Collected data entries
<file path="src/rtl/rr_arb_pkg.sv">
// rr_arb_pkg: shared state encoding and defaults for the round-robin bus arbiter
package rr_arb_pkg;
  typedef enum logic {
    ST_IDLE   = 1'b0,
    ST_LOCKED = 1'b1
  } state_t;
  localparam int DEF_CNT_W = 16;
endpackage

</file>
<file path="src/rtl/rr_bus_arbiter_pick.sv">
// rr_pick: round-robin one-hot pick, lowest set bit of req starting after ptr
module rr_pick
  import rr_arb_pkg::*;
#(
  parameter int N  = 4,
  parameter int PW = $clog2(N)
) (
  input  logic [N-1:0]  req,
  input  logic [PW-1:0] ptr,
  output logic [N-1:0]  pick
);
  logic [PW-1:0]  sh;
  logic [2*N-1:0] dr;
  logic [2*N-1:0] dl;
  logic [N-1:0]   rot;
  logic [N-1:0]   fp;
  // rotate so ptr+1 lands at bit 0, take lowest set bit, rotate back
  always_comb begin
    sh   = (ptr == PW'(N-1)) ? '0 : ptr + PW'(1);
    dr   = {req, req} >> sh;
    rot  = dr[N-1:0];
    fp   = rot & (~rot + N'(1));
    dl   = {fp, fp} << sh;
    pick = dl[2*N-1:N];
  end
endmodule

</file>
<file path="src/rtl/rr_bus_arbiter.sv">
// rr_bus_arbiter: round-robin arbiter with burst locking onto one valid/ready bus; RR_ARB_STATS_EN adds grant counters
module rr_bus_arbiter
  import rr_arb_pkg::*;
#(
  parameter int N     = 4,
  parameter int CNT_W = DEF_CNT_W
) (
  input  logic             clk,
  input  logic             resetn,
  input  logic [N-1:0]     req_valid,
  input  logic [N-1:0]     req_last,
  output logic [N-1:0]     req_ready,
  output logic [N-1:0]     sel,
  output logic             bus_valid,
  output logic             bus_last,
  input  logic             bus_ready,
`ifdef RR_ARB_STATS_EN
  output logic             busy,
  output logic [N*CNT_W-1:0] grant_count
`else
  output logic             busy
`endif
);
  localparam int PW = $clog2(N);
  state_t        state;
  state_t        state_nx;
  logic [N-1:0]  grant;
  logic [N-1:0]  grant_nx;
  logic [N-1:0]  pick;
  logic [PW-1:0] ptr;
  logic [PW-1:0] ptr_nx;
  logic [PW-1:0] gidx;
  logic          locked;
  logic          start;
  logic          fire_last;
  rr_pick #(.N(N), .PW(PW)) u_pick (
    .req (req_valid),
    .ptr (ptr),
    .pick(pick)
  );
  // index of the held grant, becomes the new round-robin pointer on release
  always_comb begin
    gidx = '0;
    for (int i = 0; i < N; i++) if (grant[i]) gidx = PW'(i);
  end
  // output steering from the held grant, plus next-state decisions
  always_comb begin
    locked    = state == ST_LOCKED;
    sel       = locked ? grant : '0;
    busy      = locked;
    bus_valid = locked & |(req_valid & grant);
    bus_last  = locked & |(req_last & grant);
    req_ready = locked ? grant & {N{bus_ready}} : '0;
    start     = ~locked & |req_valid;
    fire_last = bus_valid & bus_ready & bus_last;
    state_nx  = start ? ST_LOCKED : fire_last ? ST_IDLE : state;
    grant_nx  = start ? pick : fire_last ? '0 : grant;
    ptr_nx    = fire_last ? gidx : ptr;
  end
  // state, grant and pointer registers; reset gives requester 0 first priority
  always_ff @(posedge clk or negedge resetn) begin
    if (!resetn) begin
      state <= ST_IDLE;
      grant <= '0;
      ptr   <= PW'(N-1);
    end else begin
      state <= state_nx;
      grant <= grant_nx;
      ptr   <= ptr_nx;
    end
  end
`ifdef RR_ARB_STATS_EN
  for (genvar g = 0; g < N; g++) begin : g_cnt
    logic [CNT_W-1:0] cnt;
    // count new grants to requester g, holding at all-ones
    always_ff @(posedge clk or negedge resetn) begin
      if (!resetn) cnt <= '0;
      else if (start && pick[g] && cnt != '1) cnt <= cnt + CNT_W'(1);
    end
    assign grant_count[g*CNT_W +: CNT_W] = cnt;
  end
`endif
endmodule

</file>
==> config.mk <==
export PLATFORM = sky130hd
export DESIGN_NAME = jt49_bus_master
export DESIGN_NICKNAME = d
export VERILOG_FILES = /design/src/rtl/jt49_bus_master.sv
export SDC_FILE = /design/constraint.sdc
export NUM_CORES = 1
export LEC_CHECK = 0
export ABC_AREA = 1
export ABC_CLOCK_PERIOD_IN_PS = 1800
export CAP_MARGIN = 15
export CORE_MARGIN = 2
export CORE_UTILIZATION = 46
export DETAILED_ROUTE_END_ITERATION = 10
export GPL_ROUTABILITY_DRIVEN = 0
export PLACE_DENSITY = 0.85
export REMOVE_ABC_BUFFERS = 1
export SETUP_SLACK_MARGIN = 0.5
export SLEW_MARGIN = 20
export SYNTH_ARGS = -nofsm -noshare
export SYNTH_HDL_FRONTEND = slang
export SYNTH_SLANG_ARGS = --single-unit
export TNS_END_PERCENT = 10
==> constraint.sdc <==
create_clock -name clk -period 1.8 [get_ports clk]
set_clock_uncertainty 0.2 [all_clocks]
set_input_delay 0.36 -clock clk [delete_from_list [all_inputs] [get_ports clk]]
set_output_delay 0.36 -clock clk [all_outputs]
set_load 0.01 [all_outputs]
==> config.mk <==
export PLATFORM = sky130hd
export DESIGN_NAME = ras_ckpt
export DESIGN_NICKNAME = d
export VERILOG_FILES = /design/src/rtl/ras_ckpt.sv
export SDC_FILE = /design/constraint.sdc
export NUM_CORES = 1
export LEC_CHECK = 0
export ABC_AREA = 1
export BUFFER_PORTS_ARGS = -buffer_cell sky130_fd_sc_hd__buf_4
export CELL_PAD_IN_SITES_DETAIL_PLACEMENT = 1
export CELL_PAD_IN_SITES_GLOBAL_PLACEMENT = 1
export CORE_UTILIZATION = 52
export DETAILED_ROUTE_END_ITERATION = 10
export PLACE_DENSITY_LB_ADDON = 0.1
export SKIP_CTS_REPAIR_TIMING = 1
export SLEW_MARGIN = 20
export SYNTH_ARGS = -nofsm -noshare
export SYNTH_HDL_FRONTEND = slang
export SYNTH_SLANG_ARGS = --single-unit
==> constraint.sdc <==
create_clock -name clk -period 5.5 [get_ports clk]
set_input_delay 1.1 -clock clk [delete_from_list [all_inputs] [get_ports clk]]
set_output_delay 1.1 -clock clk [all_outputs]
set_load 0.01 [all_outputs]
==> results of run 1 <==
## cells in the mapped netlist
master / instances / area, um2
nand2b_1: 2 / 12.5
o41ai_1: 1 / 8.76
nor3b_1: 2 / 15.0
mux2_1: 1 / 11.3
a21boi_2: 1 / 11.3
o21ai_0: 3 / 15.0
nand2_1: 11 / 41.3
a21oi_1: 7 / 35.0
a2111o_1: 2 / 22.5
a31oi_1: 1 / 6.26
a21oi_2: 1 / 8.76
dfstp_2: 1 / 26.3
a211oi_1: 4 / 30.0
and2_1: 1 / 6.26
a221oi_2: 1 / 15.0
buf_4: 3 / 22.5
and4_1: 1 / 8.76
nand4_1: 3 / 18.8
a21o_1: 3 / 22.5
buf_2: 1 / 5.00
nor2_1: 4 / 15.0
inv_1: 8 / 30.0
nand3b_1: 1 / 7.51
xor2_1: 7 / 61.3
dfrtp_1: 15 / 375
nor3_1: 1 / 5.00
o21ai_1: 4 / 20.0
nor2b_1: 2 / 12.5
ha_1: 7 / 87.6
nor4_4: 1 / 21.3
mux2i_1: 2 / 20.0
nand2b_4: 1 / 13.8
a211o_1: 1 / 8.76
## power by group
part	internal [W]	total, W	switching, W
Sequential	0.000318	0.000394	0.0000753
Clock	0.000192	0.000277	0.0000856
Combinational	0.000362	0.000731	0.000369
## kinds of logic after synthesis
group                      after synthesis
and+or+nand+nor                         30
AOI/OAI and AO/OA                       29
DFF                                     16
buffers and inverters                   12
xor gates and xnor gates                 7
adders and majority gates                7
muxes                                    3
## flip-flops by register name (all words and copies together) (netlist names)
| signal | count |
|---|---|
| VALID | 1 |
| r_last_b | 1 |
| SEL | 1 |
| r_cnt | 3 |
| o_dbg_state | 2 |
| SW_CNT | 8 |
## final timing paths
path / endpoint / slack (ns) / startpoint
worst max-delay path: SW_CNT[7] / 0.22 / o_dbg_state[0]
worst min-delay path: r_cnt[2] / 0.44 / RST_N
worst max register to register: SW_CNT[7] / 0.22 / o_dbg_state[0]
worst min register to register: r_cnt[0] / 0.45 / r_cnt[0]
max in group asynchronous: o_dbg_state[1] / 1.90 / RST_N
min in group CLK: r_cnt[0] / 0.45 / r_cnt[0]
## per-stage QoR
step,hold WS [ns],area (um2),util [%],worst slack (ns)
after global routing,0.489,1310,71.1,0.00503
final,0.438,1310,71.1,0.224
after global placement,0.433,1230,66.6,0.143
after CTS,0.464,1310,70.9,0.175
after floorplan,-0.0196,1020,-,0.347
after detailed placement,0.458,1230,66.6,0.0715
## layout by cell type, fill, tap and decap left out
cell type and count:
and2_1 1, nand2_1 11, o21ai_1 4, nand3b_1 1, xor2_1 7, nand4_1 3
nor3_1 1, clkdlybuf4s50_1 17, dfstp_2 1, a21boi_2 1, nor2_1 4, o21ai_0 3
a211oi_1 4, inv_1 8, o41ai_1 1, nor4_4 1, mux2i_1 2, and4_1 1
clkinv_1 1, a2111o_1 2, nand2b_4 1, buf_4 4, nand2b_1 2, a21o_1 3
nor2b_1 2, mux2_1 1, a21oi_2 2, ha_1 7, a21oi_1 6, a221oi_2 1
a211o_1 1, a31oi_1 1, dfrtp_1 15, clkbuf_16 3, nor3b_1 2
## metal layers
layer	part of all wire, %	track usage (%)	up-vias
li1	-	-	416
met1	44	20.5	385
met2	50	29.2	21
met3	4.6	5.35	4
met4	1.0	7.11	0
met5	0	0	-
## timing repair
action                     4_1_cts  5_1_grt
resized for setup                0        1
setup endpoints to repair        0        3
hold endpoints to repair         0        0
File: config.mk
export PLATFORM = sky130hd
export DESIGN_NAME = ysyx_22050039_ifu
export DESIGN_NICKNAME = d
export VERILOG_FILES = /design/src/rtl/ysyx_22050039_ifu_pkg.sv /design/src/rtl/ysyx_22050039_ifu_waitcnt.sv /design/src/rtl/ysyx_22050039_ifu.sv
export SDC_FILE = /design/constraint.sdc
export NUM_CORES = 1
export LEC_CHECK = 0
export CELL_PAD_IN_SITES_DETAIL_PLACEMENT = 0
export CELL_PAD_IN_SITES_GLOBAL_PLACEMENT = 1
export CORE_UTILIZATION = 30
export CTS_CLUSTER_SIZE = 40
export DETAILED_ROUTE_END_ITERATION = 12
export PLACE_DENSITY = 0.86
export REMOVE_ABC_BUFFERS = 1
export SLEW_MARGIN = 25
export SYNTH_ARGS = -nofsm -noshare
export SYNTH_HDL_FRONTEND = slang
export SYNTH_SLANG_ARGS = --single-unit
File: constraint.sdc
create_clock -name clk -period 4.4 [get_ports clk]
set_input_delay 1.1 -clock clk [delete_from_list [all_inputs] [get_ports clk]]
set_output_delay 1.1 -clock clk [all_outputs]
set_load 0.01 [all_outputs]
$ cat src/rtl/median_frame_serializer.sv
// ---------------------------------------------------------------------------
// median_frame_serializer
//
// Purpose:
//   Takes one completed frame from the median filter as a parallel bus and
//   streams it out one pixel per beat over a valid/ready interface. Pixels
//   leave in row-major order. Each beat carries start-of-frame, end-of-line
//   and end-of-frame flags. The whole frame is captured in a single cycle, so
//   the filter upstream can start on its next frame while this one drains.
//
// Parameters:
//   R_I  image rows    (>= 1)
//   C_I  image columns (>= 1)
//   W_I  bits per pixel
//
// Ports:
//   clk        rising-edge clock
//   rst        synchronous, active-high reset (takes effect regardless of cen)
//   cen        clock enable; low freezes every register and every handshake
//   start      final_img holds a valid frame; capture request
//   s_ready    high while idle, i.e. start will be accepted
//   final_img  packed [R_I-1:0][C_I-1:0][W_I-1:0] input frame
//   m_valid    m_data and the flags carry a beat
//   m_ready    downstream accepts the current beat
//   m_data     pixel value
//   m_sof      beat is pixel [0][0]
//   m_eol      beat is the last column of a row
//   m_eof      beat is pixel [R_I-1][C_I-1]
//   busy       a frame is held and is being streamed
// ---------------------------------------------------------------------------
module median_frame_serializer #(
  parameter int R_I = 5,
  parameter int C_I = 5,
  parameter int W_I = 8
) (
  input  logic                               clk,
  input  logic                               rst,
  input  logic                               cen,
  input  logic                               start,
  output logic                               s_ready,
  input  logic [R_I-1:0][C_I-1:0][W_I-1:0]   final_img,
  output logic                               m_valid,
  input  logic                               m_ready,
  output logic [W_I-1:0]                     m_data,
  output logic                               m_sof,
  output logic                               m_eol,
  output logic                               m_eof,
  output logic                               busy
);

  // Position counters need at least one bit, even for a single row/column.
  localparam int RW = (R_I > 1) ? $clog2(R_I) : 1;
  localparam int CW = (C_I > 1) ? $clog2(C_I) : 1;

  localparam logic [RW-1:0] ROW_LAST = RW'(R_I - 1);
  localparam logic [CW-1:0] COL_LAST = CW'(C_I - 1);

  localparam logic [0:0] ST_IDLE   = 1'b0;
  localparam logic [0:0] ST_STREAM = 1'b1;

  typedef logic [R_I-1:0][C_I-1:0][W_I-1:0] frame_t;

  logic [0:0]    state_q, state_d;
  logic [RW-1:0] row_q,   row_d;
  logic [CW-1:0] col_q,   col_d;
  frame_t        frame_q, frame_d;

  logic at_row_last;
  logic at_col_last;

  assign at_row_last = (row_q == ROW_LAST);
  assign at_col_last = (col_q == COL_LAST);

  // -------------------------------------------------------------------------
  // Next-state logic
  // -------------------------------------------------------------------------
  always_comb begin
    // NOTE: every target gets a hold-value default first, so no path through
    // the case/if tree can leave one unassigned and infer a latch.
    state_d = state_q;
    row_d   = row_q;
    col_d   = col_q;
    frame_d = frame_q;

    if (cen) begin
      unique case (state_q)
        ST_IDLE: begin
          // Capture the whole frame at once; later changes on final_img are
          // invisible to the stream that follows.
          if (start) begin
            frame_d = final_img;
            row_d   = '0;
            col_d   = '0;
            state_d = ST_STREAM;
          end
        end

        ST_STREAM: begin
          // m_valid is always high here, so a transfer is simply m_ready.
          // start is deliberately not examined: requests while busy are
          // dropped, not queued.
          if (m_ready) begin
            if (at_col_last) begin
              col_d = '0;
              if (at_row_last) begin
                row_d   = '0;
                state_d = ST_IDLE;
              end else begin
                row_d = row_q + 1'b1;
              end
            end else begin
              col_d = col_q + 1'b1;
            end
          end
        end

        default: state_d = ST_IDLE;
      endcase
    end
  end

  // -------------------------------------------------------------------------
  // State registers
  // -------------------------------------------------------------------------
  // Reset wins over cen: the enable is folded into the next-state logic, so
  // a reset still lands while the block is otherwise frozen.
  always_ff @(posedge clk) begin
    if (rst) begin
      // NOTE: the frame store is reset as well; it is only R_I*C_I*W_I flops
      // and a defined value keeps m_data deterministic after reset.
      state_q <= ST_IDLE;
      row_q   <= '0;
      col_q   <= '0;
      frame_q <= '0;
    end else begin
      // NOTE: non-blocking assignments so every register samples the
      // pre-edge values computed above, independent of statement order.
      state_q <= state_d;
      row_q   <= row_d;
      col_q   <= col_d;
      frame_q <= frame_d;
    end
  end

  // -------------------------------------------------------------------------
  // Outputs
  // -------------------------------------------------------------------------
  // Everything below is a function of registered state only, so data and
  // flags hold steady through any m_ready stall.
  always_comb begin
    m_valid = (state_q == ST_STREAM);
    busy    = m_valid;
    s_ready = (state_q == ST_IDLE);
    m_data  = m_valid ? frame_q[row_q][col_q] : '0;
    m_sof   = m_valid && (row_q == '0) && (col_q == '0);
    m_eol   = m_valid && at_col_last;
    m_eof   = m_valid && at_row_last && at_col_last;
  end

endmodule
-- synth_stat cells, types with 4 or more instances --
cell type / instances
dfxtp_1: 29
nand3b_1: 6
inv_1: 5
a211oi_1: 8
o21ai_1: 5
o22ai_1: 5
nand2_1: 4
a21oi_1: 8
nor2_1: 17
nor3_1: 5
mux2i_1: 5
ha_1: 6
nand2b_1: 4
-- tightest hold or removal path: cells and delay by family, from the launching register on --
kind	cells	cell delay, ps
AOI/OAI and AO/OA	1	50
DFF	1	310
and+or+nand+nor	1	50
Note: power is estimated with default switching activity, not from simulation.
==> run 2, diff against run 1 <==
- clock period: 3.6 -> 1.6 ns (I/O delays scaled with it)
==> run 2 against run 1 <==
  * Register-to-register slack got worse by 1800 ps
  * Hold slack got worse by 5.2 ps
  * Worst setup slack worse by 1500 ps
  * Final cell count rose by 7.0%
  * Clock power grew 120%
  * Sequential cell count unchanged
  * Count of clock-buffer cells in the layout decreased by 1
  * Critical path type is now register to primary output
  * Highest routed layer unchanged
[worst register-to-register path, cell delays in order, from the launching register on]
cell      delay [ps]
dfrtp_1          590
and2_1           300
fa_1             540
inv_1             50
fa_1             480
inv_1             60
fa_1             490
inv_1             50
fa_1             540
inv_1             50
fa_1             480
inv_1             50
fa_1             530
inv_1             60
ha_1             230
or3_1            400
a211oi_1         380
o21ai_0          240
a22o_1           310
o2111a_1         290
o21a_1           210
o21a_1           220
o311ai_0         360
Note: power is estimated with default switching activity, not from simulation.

ABOUT THIS TASK: For this exercise, repeat exactly the lines of the data above from the one with "results of run" down to the one with "a221oi_2: 1 / 15.0", both end lines included.

EXERCISE SOLUTION:
==> results of run 1 <==
## cells in the mapped netlist
master / instances / area, um2
nand2b_1: 2 / 12.5
o41ai_1: 1 / 8.76
nor3b_1: 2 / 15.0
mux2_1: 1 / 11.3
a21boi_2: 1 / 11.3
o21ai_0: 3 / 15.0
nand2_1: 11 / 41.3
a21oi_1: 7 / 35.0
a2111o_1: 2 / 22.5
a31oi_1: 1 / 6.26
a21oi_2: 1 / 8.76
dfstp_2: 1 / 26.3
a211oi_1: 4 / 30.0
and2_1: 1 / 6.26
a221oi_2: 1 / 15.0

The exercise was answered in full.